I have tried below program using atomicInc().
__global__ void ker(int *count)
{
int n=1;
int x = atomicInc ((unsigned int *)&count[0],n);
CUPRINTF("In kernel count is %d\n",count[0]);
}
int main()
{
int hitCount[1];
int *hitCount_d;
hitCount[0]=1;
cudaMalloc((void **)&hitCount_d,1*sizeof(int));
cudaMemcpy(&hitCount_d[0],&hitCount[0],1*sizeof(int),cudaMemcpyHostToDevice);
ker<<<1,4>>>(hitCount_d);
cudaMemcpy(&hitCount[0],&hitCount_d[0],1*sizeof(int),cudaMemcpyDeviceToHost);
printf("count is %d\n",hitCount[0]);
return 0;
}
Output is:
In kernel count is 1
In kernel count is 1
In kernel count is 1
In kernel count is 1
count is 1
I'm not understanding why it is not incrementing. Can anyone help
Referring to the documentation, atomicInc
does this:
for the following:
atomicInc ((unsigned int *)&count[0],n);
compute:
((count[0] >= n) ? 0 : (count[0]+1))
and store the result back in count[0]
(If you're not sure what the ?
operator does, look here)
Since you've passed n
= 1, and count[0]
starts out at 1, atomicInc
never actually increments the variable count[0]
beyond 1.
If you want to see it increment beyond 1, pass a larger value for n
.
The variable n
actually acts as a "rollover value" for the incrementing process.

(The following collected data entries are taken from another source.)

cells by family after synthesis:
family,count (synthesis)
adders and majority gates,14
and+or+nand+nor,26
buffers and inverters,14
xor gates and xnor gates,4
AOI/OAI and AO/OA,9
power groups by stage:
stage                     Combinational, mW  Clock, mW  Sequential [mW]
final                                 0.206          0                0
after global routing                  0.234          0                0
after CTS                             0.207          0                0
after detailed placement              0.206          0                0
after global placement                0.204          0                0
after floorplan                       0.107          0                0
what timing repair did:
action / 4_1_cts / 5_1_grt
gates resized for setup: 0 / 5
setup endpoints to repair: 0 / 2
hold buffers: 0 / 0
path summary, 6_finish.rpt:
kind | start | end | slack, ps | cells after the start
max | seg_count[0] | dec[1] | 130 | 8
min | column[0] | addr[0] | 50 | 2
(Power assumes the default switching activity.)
[src/rtl/core/ple_pkg.sv]
// Package for the positional list engine: command, status and cell operation codes.
// Default capacity. No dependencies.
`default_nettype none
package ple_pkg;

  localparam int unsigned CAPACITY = 64;

  localparam int unsigned CMD_W    = 2;
  localparam int unsigned POS_W    = 9;
  localparam int unsigned DATA_W   = 32;
  localparam int unsigned STATUS_W = 2;
  localparam int unsigned COUNT_W  = 7;

  typedef enum logic [CMD_W-1:0] {
    CMD_INSERT   = 2'd0,
    CMD_REMOVE   = 2'd1,
    CMD_RETRIEVE = 2'd2,
    CMD_UNUSED   = 2'd3
  } cmd_t;

  typedef enum logic [STATUS_W-1:0] {
    ST_DONE  = 2'd0,
    ST_RANGE = 2'd1,
    ST_FULL  = 2'd2,
    ST_RSVD  = 2'd3
  } status_t;

  // Operation applied by every cell in the chain in the same cycle
  typedef enum logic [1:0] {
    OP_HOLD   = 2'd0,
    OP_INSERT = 2'd1,
    OP_REMOVE = 2'd2,
    OP_RSVD   = 2'd3
  } cell_op_t;

  // Control that the top level broadcasts along the chain
  typedef struct packed {
    cell_op_t op;
  } cell_ctrl_t;

endpackage
`default_nettype wire

[src/rtl/core/ple_cell.sv]
// One list cell: holds the item at a fixed position and takes from its neighbours.
// Depends on ple_pkg.
`default_nettype none
module ple_cell #(
  parameter int unsigned IW  = 6,
  parameter int unsigned IDX = 0
) (
  input  wire logic                               clk,
  input  wire ple_pkg::cell_ctrl_t                ctrl,
  input  wire logic [IW-1:0]                      at,
  input  wire logic [ple_pkg::DATA_W-1:0]         value,
  input  wire logic [ple_pkg::DATA_W-1:0]         left_i,
  input  wire logic [ple_pkg::DATA_W-1:0]         right_i,
  output logic [ple_pkg::DATA_W-1:0]              data_o,
  output logic [ple_pkg::DATA_W-1:0]              rd_o
);

  localparam logic [IW-1:0] MY_IDX = IW'(IDX);

  logic [ple_pkg::DATA_W-1:0] data_r;
  logic [ple_pkg::DATA_W-1:0] data_nxt;

  always_comb begin
    data_nxt = data_r;
    case (ctrl.op)
      ple_pkg::OP_INSERT: begin
        if (MY_IDX == at) begin
          data_nxt = value;
        end else if (MY_IDX > at) begin
          data_nxt = left_i;
        end
      end
      ple_pkg::OP_REMOVE: begin
        if (MY_IDX >= at) begin
          data_nxt = right_i;
        end
      end
      default: data_nxt = data_r;
    endcase
  end

  always_ff @(posedge clk) begin
    data_r <= data_nxt;
  end

  assign data_o = data_r;
  assign rd_o   = (MY_IDX == at) ? data_r : '0;

endmodule
`default_nettype wire

[config.mk]
export PLATFORM = sky130hd
export DESIGN_NAME = ple_cell
export DESIGN_NICKNAME = d
export VERILOG_FILES = /design/src/rtl/core/ple_pkg.sv /design/src/rtl/core/ple_cell.sv
export SDC_FILE = /design/constraint.sdc
export NUM_CORES = 1
export LEC_CHECK = 0
export BUFFER_PORTS_ARGS = -buffer_cell sky130_fd_sc_hd__buf_2
export CELL_PAD_IN_SITES_DETAIL_PLACEMENT = 1
export CELL_PAD_IN_SITES_GLOBAL_PLACEMENT = 1
export CORE_AREA = 2 2 86 97
export DETAILED_ROUTE_END_ITERATION = 6
export DIE_AREA = 0 0 88 99
export PLACE_DENSITY = 0.91
export SETUP_SLACK_MARGIN = 0.3
export SLEW_MARGIN = 20
export SYNTH_ARGS = -nofsm -noshare
export SYNTH_HDL_FRONTEND = slang
export SYNTH_SLANG_ARGS = --single-unit
[constraint.sdc]
create_clock -name clk -period 2.9 [get_ports clk]
set_input_delay 0.145 -clock clk [delete_from_list [all_inputs] [get_ports clk]]
set_output_delay 0.145 -clock clk [all_outputs]
set_load 0.01 [all_outputs]
# After elaboration in Yosys (flattened, before gate mapping)
# Index checks and enable logic that the tools add are counted.
# totals
memories	0
mem_bits_ro	0
reg_bits	32
out_inout_bits	64
latchBits	0
ram_bits	0
# op_classes
n_addsub	0
div_mod_pow	0
shifts	0
n_reduce_logical	3
order_cmp	2
n_eq_ne	4
mul	0
bitwise_logic	0
muxes	5
# ops
cell	count
32-bit two-way mux	4
32-bit case mux with 2 select lines	1
1-bit by 6-bit >= comparator with 1-bit output (first input constant)	1
1-bit by 6-bit greater-than comparator with 1-bit output (first input constant)	1
6-bit zero test	1
3-bit != test (second input constant)	1
3-bit AND reduction	1
2-bit by 1-bit == test with 1-bit output (second input constant)	1
2-bit == test (second input constant)	1
2-bit != test (second input constant)	1
2-bit nonzero test	1

# Longest topological paths before layout
# Gate-level depths: netlist of run 1.
# depth
ltp_word	4
mapped_depth	6
ltp_nobuf	5

# Worst setup path before layout of run 1
# No wires, ideal clock.
# synth_timing
path_type	input to register
start	in at[3]
end	reg data_r (netlist bit data_o[0]) (enable)
stages	5
required_time_ps	2479
n_path_buf	2
t_arrival_ps	2197
setup_ps	421
path_slack_ps	282
path_cell_list	nor4_2 > buf_4 > buf_2 > a21oi_1 > nor2_1
# synth_between
elab_chain_len	3
elab_cells_between_ends	6
cone_classes	order compare: 2; eq/ne: 2; reduce/logical: 2
# synth_rtl
item	line_no	rtl
from (decl)	ple_cell.sv:10	input wire logic [IW-1:0] at,
1-bit by 6-bit greater-than comparator with 1-bit output (tied with other cells)	ple_cell.sv:29	end else if (MY_IDX > at) begin
3-bit != test (no line) / 2-bit != test (equally long branches)	n/a	
3-bit AND reduction (no line) (*)	n/a	
to (signal assigned)	ple_cell.sv:43	data_r <= data_nxt;
to (decl)	ple_cell.sv:20	logic [ple_pkg::DATA_W-1:0] data_r;
# Every way passes the cells marked *; elsewhere a longest branch is shown, timed or not.
# A chain may end at the register's enable or synchronous reset.

# Final worst setup path of run 1
# layout_timing
start	in at[3]
end	out rd_o[4] in the netlist's numbering
# layout_between
elab_chain_len	2
# layout_rtl
item	line_no	rtl
6-bit zero test	ple_cell.sv:47	assign rd_o = (MY_IDX == at) ? data_r : '0;
32-bit two-way mux	ple_cell.sv:47	
to (decl)	ple_cell.sv:15	output logic [ple_pkg::DATA_W-1:0] rd_o
# No other way between the ends.

==> results of run 1 <==
[cell usage in the layout, fill, tap and decap left out]
cell	count
sky130_fd_sc_hd__o21ai_1	27
sky130_fd_sc_hd__and3_1	32
sky130_fd_sc_hd__nand3_1	3
sky130_fd_sc_hd__o21ai_0	2
sky130_fd_sc_hd__o21ai_2	3
sky130_fd_sc_hd__or2_2	1
sky130_fd_sc_hd__a2bb2oi_1	29
sky130_fd_sc_hd__nor4_4	1
sky130_fd_sc_hd__inv_1	2
sky130_fd_sc_hd__ha_1	2
sky130_fd_sc_hd__or4_4	1
sky130_fd_sc_hd__buf_2	168
sky130_fd_sc_hd__buf_4	4
sky130_fd_sc_hd__a31oi_1	32
sky130_fd_sc_hd__a21oi_1	1
sky130_fd_sc_hd__nor2_1	4
sky130_fd_sc_hd__edfxtp_1	32
sky130_fd_sc_hd__clkinv_1	3
sky130_fd_sc_hd__buf_12	1
sky130_fd_sc_hd__clkbuf_8	5
sky130_fd_sc_hd__nor2_4	2
[per-layer routing]
metal | vias up | part of all wire | global-route usage
li1 | 1111 | - | -
met1 | 1140 | 0.39 | 0.202
met2 | 103 | 0.53 | 0.339
met3 | 10 | 0.069 | 0.0377
met4 | 0 | 0.014 | 0.0497
met5 | - | 0 | 0
[through the flow]
stage | std cells | setup slack, ns | util | total power [mW]
2_1_floorplan | 201 | 0.802 | - | 0.766
3_3_place_gp | 456 | 1.06 | 0.383 | 0.931
3_5_place_dp | 456 | 0.973 | 0.383 | 0.944
4_1_cts | 463 | 1.22 | 0.392 | 1.26
5_1_grt | 463 | 1.14 | 0.392 | 1.31
6_report | 463 | 1.24 | 0.392 | 1.24
[layout make-up]
cell class	instances	area [um2]	share of cell area
clock buffers	5	68.8	0.0228
clock inverters	2	7.51	0.00248
inverters	3	11.3	0.00373
multi-input cells	140	947	0.313
flip-flops and latches	32	961	0.318
well taps	108	135	0.0447
repair buffers	173	891	0.295
[cells in the mapped netlist]
master,n,area share
sky130_fd_sc_hd__o21ai_2,3,0.013
sky130_fd_sc_hd__clkbuf_1,11,0.020
sky130_fd_sc_hd__buf_1,2,0.0037
sky130_fd_sc_hd__o21ai_0,2,0.0049
sky130_fd_sc_hd__or2_2,1,0.0031
sky130_fd_sc_hd__clkinv_1,1,0.0018
sky130_fd_sc_hd__or4_4,1,0.0055
sky130_fd_sc_hd__and3_1,32,0.098
sky130_fd_sc_hd__nor2_1,6,0.011
sky130_fd_sc_hd__a21oi_1,1,0.0025
sky130_fd_sc_hd__edfxtp_1,32,0.47
sky130_fd_sc_hd__nor4_2,1,0.0061
sky130_fd_sc_hd__a31oi_1,32,0.098
sky130_fd_sc_hd__o21ai_1,27,0.066
sky130_fd_sc_hd__inv_1,2,0.0037
sky130_fd_sc_hd__buf_4,3,0.011
sky130_fd_sc_hd__nand3_1,3,0.0074
sky130_fd_sc_hd__buf_6,3,0.017
sky130_fd_sc_hd__clkbuf_2,2,0.0049
sky130_fd_sc_hd__buf_2,5,0.012
sky130_fd_sc_hd__ha_1,2,0.012
sky130_fd_sc_hd__a2bb2oi_1,29,0.12
[final timing paths]
path / startpoint / endpoint / slack, ns
setup / recovery: at[3] / rd_o[4] / 1.24
hold / removal: right_i[8] / data_o[8] / 0.20
[cells by family after synthesis]
logic type,Yosys count,share of synthesized area
flip-flops,32,0.472
AO/OA/AOI/OAI,94,0.310
adder cells (fa/ha/maj),2,0.0123
buffers and inverters,29,0.0744
AND/OR/NAND/NOR,44,0.132
[power by group]
group	internal, mW	leakage [nW]	total [mW]	switching (mW)
clock	0.158	0.0391	0.309	0.151
combinational	0.147	1.15	0.319	0.172
sequential	0.583	0.306	0.610	0.0278
<file path="config.mk">
export PLATFORM = sky130hd
export DESIGN_NAME = bbr_fifo
export DESIGN_NICKNAME = d
export VERILOG_FILES = /design/src/bbr_pkg.sv /design/src/bbr_fifo.sv
export SDC_FILE = /design/constraint.sdc
export NUM_CORES = 1
export LEC_CHECK = 0
export BUFFER_PORTS_ARGS = -buffer_cell sky130_fd_sc_hd__buf_2
export CAP_MARGIN = 25
export CELL_PAD_IN_SITES_DETAIL_PLACEMENT = 1
export CELL_PAD_IN_SITES_GLOBAL_PLACEMENT = 2
export CORE_MARGIN = 2
export CORE_UTILIZATION = 25
export DETAILED_ROUTE_END_ITERATION = 10
export PLACE_DENSITY = 0.49
export SETUP_SLACK_MARGIN = 0.15
export SLEW_MARGIN = 20
export SYNTH_ARGS = -nofsm -noshare
export SYNTH_HDL_FRONTEND = slang
export SYNTH_SLANG_ARGS = --single-unit
</file>
<file path="constraint.sdc">
create_clock -name i_clk -period 3.3 [get_ports i_clk]
set_input_delay 0.66 -clock i_clk [delete_from_list [all_inputs] [get_ports i_clk]]
set_output_delay 0.66 -clock i_clk [all_outputs]
set_load 0.1 [all_outputs]
</file>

When the variable to be incremented actually reaches the value of n
, the next atomicInc
will reset it to zero.
Although you haven't asked the question, you might ask, "Why do I never see a value of zero, if I am hitting the rollover value?"
To answer this, you must remember that all 4 of your threads are executing in lockstep. All 4 of them execute the atomicInc
instruction before any execute the subsequent print statement.
Therefore we have a variable of count[0]
which starts out at 1.
- The first thread to execute the atomic resets it to zero.
- The next thread increments it to 1.
- The third thread resets it to zero.
- The fourth and final thread increments it to 1.
Then all 4 threads print out the value.
As another experiment, try launching 5 threads instead of 4, see if you can predict what the value printed out will be.
ker<<<1,5>>>(hitCount_d);
As @talonmies indicated in the comments, if you swap your atomicInc
for an atomicAdd
:
int x = atomicAdd ((unsigned int *)&count[0],n);
You'll get results that you were probably expecting.